Optimization of Extraction Conditions for Production of Halophyte-based Biocides for Microbiologically Influenced Corrosion (MIC) Mitigation
Abstract
Halophytes are plants that grow in saline water and salt-affected soil. To survive these conditions, the plants synthesize various phytochemicals to survive, some of which are biocidal and easily extractable. Offshore structures and subsea pipelines are susceptible to Microbiologically influenced corrosion (MIC) caused by sulfate-reducing prokaryotes (SRP). MIC is especially prevalent due to favorable growth conditions for these microorganisms and is currently mitigated by adding biocides to the pipelines and physically scraping away biofilm. Estimates put MIC at 40% of the corrosion-related maintenance costs. Our previous studies [1] have shown that these halophyte extracts can lower the activity of SRB to negligible levels, lower the relative abundance of common SRB species, and facilitate the breakdown of established biofilms. Different compounds are extracted from the plants as the extraction temperature increases.
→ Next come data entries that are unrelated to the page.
`config.mk`:
```
export PLATFORM = sky130hd
export DESIGN_NAME = arb_mux_pkt
export DESIGN_NICKNAME = d
export VERILOG_FILES = /design/src/rtl/arb_pkg.sv /design/src/rtl/arb_mux_pkt_rr_pick.sv /design/src/rtl/arb_mux_pkt.sv
export SDC_FILE = /design/constraint.sdc
export NUM_CORES = 1
export LEC_CHECK = 0
export CORE_MARGIN = 10
export CORE_UTILIZATION = 52
export CTS_CLUSTER_DIAMETER = 150
export DETAILED_ROUTE_END_ITERATION = 6
export GPL_ROUTABILITY_DRIVEN = 0
export PLACE_DENSITY = 0.86
export SLEW_MARGIN = 30
export SYNTH_ARGS = -nofsm -noshare
export SYNTH_HDL_FRONTEND = slang
export SYNTH_SLANG_ARGS = --single-unit
```
`constraint.sdc`:
```
create_clock -name clk -period 9.65 [get_ports clk]
set_clock_uncertainty 0.15 [all_clocks]
set_input_delay 0.965 -clock clk [delete_from_list [all_inputs] [get_ports clk]]
set_output_delay 0.965 -clock clk [all_outputs]
set_load 0.01 [all_outputs]
```
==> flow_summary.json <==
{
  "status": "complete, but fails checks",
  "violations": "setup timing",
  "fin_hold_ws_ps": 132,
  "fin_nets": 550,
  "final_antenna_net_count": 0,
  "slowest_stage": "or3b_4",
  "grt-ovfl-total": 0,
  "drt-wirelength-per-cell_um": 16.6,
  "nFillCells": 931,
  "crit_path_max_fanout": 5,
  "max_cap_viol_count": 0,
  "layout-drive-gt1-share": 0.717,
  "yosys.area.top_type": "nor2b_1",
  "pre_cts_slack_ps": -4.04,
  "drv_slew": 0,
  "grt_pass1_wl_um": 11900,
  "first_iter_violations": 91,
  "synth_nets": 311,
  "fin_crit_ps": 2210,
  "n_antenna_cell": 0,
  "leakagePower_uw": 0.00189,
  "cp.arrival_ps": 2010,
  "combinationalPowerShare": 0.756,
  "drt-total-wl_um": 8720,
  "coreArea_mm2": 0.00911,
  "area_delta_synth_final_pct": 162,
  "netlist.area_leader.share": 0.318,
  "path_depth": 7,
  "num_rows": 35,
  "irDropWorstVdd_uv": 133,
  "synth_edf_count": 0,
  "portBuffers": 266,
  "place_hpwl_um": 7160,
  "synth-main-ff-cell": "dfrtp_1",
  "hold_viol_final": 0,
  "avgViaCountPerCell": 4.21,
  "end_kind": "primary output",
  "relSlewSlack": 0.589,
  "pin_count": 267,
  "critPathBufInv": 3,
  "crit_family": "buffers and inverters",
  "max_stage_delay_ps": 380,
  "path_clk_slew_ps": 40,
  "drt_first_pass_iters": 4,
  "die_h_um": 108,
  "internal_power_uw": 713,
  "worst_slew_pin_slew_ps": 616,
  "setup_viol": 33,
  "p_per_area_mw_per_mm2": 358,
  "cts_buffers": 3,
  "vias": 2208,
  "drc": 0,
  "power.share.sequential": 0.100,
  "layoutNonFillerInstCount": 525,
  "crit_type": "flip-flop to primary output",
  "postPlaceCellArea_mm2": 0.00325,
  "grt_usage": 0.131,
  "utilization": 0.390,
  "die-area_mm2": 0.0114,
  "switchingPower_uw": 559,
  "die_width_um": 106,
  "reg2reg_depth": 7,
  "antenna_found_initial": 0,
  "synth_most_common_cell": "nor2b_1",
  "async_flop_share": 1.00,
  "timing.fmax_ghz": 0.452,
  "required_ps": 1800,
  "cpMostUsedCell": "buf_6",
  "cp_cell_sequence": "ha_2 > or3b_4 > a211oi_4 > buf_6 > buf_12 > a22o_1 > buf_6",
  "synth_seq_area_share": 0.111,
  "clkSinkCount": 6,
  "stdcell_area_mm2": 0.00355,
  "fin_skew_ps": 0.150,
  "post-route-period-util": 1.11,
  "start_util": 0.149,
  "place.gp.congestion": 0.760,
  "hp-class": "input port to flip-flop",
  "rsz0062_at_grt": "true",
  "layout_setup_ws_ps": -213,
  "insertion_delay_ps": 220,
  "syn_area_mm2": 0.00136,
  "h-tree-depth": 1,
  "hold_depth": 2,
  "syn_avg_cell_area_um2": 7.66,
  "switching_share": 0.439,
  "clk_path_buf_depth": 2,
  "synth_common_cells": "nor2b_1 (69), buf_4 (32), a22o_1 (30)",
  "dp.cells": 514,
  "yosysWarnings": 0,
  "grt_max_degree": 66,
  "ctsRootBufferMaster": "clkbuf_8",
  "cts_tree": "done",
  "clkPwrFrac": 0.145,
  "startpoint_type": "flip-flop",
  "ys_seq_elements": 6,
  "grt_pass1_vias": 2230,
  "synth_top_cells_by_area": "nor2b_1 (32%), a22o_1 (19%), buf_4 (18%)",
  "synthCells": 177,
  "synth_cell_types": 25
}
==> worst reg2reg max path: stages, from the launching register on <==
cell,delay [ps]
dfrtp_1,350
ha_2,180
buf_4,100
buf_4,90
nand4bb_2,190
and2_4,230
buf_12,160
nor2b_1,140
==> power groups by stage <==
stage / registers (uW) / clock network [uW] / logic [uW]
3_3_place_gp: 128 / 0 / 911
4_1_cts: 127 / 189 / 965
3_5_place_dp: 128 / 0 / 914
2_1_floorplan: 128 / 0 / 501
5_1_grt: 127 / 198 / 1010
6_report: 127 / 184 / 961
$ cat src/rtl/any1_memseq_pkg.sv
// any1_memseq_pkg: shared types and helpers for the load/store memory sequencer.
//   memsz_t        : access size (byte, wyde, tetra, octa)
//   memseq_state_t : sequencer FSM states
//   sel_mask()     : right-justified byte-lane mask for a size
//   sz_bytes()     : number of bytes in an access of a size
package any1_memseq_pkg;

    typedef enum logic [1:0] {
        SZ_BYTE  = 2'd0,
        SZ_WYDE  = 2'd1,
        SZ_TETRA = 2'd2,
        SZ_OCTA  = 2'd3
    } memsz_t;

    typedef enum logic [2:0] {
        ST_IDLE,
        ST_AWAIT,
        ST_BUS1,
        ST_BUS2,
        ST_NEXT,
        ST_FIN
    } memseq_state_t;

    function automatic logic [7:0] sel_mask(input memsz_t sz);
        case (sz)
            SZ_BYTE:  return 8'h01;
            SZ_WYDE:  return 8'h03;
            SZ_TETRA: return 8'h0F;
            default:  return 8'hFF;
        endcase
    endfunction

    function automatic logic [3:0] sz_bytes(input memsz_t sz);
        return 4'd1 << sz;
    endfunction

endpackage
Some are biocidal, while others can promote growth, such as xylose and other sugars from the breakdown of the plant cells. Moreover, a lower extraction temperature will significantly reduce the production cost on a future commercial scale. Hence, optimization of the extraction temperature is essential. Our current ongoing study examines the biocidal efficacy of extracts from a single halophyte species produced at five different temperatures. Studies are being done in 100 ml serum bottles with Postgate medium and extracts. The bottles are inoculated with a microbial culture from water obtained from a production separator after a MIC afflicted pipeline in the North Sea. Specifics of the process and the plant are part of an ongoing patent application and cannot be disclosed yet. [1] Stein, J. L., Chaturvedi, T., Skovhus, T. L. & Thomsen, M. H. Clean Biocide Project: Halophilic plant extracts for prevention of microbiologically influenced corrosion (MIC). in IWA Biofilm Reactor Conference. Books of Abstracts 154–158 (2021).